Quelques gouttes d'alcool pour réveiller ses foies.
Il était pressé, son
emploi du temps était chargé : une séance de trois heures de
procrastination l'attendait. Il avait déjà repoussé la tâche à de
nombreuses reprises et manquait désormais d'excuses. Mais il ne pouvait
pas décemment sortir dans ses vieilles fringues fripées de la veille. Un
démon de bon goût se doit d'avoir la classe en toute circonstance. Et
chez Kriket c'était une question d'honneur. On peut être un pur salaud
et avoir un style vestimentaire distingué. Il passa en revue les
pantalons à patte d'éléphant de sa penderie. Il avait déjà porté du
rouge la veille, reproduire la même couleur serait une insulte à la
bienséance ; le bleu manquait peut-être un peu de paillettes ; il opta
pour le vert qui mettait sa silhouette en valeur. Une chemise hawaïenne
et une paire de lunettes de soleil à motif en étoiles complétèrent ses
atours. Il s'observa bien dans son immense miroir. Ouais c'est bon t'as la classe ! S'adressa-t-il à lui-même, accompagné d'un clin d’œil et d'un claquement de doigts.

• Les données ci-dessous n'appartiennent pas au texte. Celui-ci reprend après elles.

File: /design/flow/constraint.sdc
current_design bypath2

set clk_period 8.6
set clk_io_pct 0.2

create_clock -name clk0 -period $clk_period

set non_clock_inputs [all_inputs -no_clocks]
set_input_delay [expr $clk_period * $clk_io_pct] -clock clk0 $non_clock_inputs
set_output_delay [expr $clk_period * $clk_io_pct] -clock clk0 [all_outputs]
File: /design/flow/config.mk
export PLATFORM = sky130hd
export DESIGN_NAME = bypath2
export DESIGN_NICKNAME = bypath2
export VERILOG_FILES = /design/flow/design.v
export SDC_FILE = /design/flow/constraint.sdc
export NUM_CORES = 4
export LEC_CHECK = 1
export CORE_AREA = 10 10 79 79
export DIE_AREA = 0 0 89 89
File: /design/flow/run.sh
#!/bin/bash
# OpenROAD 26Q1-2900-gdf79404cd8, Yosys 0.63+post, stock flow scripts
make -C /OpenROAD-flow-scripts/flow DESIGN_CONFIG=/design/flow/config.mk WORK_HOME=/design/flow/orfs finish
File: /design/flow/design.v
`timescale 1ns / 1ps
module bypath2(
input wire [31:0]   reg_data,
input wire [31:0]   ex_mem_data,
input wire [31:0]   mem_wb_data,
input wire [31:0]   immediate,
input wire          ALUSrc_flag,
input wire [1:0]    sel,
output wire [31:0]  out
    );
    assign out = OUT(reg_data, ex_mem_data, mem_wb_data, immediate, ALUSrc_flag, sel);
    function [31:0] OUT;
    input [31:0]    a;
    input [31:0]    b;
    input [31:0]    c;
    input [31:0]    d;
    input           flag;
    input [1:0]     sel;
    begin
       case(  {flag, sel})
        3'b100: OUT = d;
        3'b101: OUT = d;
        3'b110: OUT = d;
        3'b111: OUT = d;
        3'b000: OUT = a;
        3'b010: OUT = b;
        3'b001: OUT = c;
        default: OUT = a;
       endcase
    end
    endfunction
endmodule
==> impl_metrics.ini <==
; generated from flow reports
[worst_setup_path]
timing.critical_path.slowest_cell_delay_ns = 0.49
critical_path_fanouts_max = 34
timing_worst_setup_path_type = in2out
cp_common_cell = clkdlybuf4s50_1
timing.critical_path.to_type = output port
worst_path_cell_chain = clkdlybuf4s50_1 > buf_4 > inv_2 > o221ai_1 > a2bb2oi_1 > clkdlybuf4s50_1
critPathTopFamily = buffers and inverters
critPathRequiredTime_ns = 6.88
worstPathArrival_ns = 3.83
timing.critical_path.slowest_stage_cell = clkdlybuf4s50_1
timing.critical_path.buf_inv = 4
worst_setup_path_start_kind = input pin

[synthesis]
post_synth_inst_count = 120
syn_avg_cell_area_um2 = 7.11
ys_types = 16
synth-warning-count = 1
netlist_top_cells_count = a2bb2oi_1 (17), nand2_1 (17), o221ai_1 (17)
synth-seq-area-share_pct = 0
ys_cells = 120
cell_types_occupying_the_most_area_after_synthesis = a2bb2oi_1 (17%), o221ai_1 (17%), a221oi_1 (15%), o2bb2ai_1 (15%), nand2_1 (7.5%)
area_reported_by_yosys_stat_um2 = 853
netlist_area_um2 = 853
synthDominantAreaCellType = a2bb2oi_1
synth_largest_type_area_fraction_pct = 17.4

[grt]
first_global_vias = 1769
grt_antenna_before_repair = 0
grt_pass1_wl_um = 9260
grt_start_max_net_pins = 35
global_route.overflow_total = 0
track_usage_pct = 14.7

[floorplanning]
placement_rows = 25
fp.coreArea_mm2 = 0.00466
dieArea_mm2 = 0.00792
floorplan.initialDensity_pct = 18.3
top_level_ports = 163
die_width_um = 89
die.size.y_um = 89

[final_timing]
hold_viol_final = 0
slew_headroom_pct = 51.8
timing.final.crit_share_pct = 64.5
grt_setup_unrepaired = false
post-route-min-period_ns = 5.55
final.hold.worst_slack_ns = 4.35
max_clock_freq_mhz = 180
accumulated_negative_setup_slack_ns = 0
worst_pin_slew_ns = 0.723
number_of_endpoints_failing_setup_at_the_final_stage = 0
timing_max_transition_violations_final = 0

[placed_design]
placement.io_buffers = 163
hpwlAfterDp_um = 5380
routabilityCongestion = 0.785

[finish]
seq_cells = 0
clock_buffers = 0
layout-area-overhead-vs-synth_pct = 189
flop_area_um2 = 0
final_layout_size_suffix_gt1_share_pct = 2.23

[drt]
detail_route.drc_violations = 0
drt_pre_antenna_iters = 4
final_routed_wirelength_um = 6300
drt_first_iter_violations = 31
route.vias.total = 1579
antenna_left = 0
wl_per_cell_um = 19.5
antenna-diode-count = 0
viasPerCell = 4.89

[min_path]
hold_removal_path_class = in2out

[pwr]
vdd_drop_max_v = 0.0000308
leakage_nw = 0.876
post_layout_total_power_uw = 127
power_per_cell_area_mw_per_mm2 = 51.5

[cts]
holdBufCountCts = 0
post_cts_resize_count = 0
cts_setup_buffers = 0

[run]
openroad.warnings = 32
drv_cap = 0

[status]
status = complete, no violations
[per-layer routing]
metal / global-route usage (%) / up-vias / part of all wire, %
met2: 24.9 / 109 / 45
met4: 1.01 / 0 / 0.57
met3: 8.08 / 4 / 17
met1: 16.4 / 660 / 38
met5: 0 / - / 0
li1: - / 806 / -
[cell type report]
cell class	count	area, um2
Timing Repair Buffer	166	1650
Tap cell	54	67.6
Inverter	1	3.75
Multi-Input combinational cell	102	739
Fill cell	439	2200
[placed cells by master (no fill, tap or decap), drive strengths merged]
master         count
a221oi            15
a2bb2oi           17
buf                3
clkdlybuf4s50    163
inv                1
nand2             17
nand2b             2
nand3              1
nor2              15
nor2b              2
nor3               1
o221ai            17
o2bb2ai           15
[worst min-delay path: stages]
cell	delay (ns)
clkdlybuf4s50_1	0.39
nand2_1	0.06
a2bb2oi_1	0.06
clkdlybuf4s50_1	0.40
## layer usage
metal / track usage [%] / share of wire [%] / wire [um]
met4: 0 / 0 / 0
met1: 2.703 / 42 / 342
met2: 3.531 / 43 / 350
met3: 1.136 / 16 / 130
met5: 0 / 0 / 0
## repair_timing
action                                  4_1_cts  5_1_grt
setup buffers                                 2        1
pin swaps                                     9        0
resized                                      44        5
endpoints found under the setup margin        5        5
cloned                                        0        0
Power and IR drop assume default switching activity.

Il réalisa avec délectation que sa vie était un véritable Enfer.
Quelqu'un cogna à sa
porte. Probablement une personne de son entourage qui savait que la
sonnette était défaillante. Si c'était son voisin, il avait une surprise
pour lui. Anderson, sa poule domestique, lui avait offert un œuf la
veille. Les protéines n'étaient pas bonnes pour sa santé, mais il
conservait le volatile pour pouvoir régulièrement proposer une omelette
faciale à ses voisins. Le bon voisinage doit être entretenu, en Enfer
comme ailleurs.
Il ouvrit la porte en gratifiant son voisin d'un « Salut connard ! », la main tenant l’œuf commençant sa prise d'élan. Ce n'était pas son voisin.
Le démon face à lui ne
lui était pas inconnu. Le front bas et le sourire idiot lui semblaient
familiers. C'est la tenue classieuse de l'individu qui rafraîchit sa
mémoire : c'était la personne qu'il venait de croiser dans son miroir.
Lui-même. Ce qui défiait toute logique ; du moins le peu de logique
accessible à son cerveau en ce moment.
— Avant que tu ne paniques, je sais : je suis toi.
— Tu es moi ?
— Oui, je suis ton toi futur.
— Mon toit futur ?
— Non ton toi. Je suis ton toi futur comme tu es mon moi passé.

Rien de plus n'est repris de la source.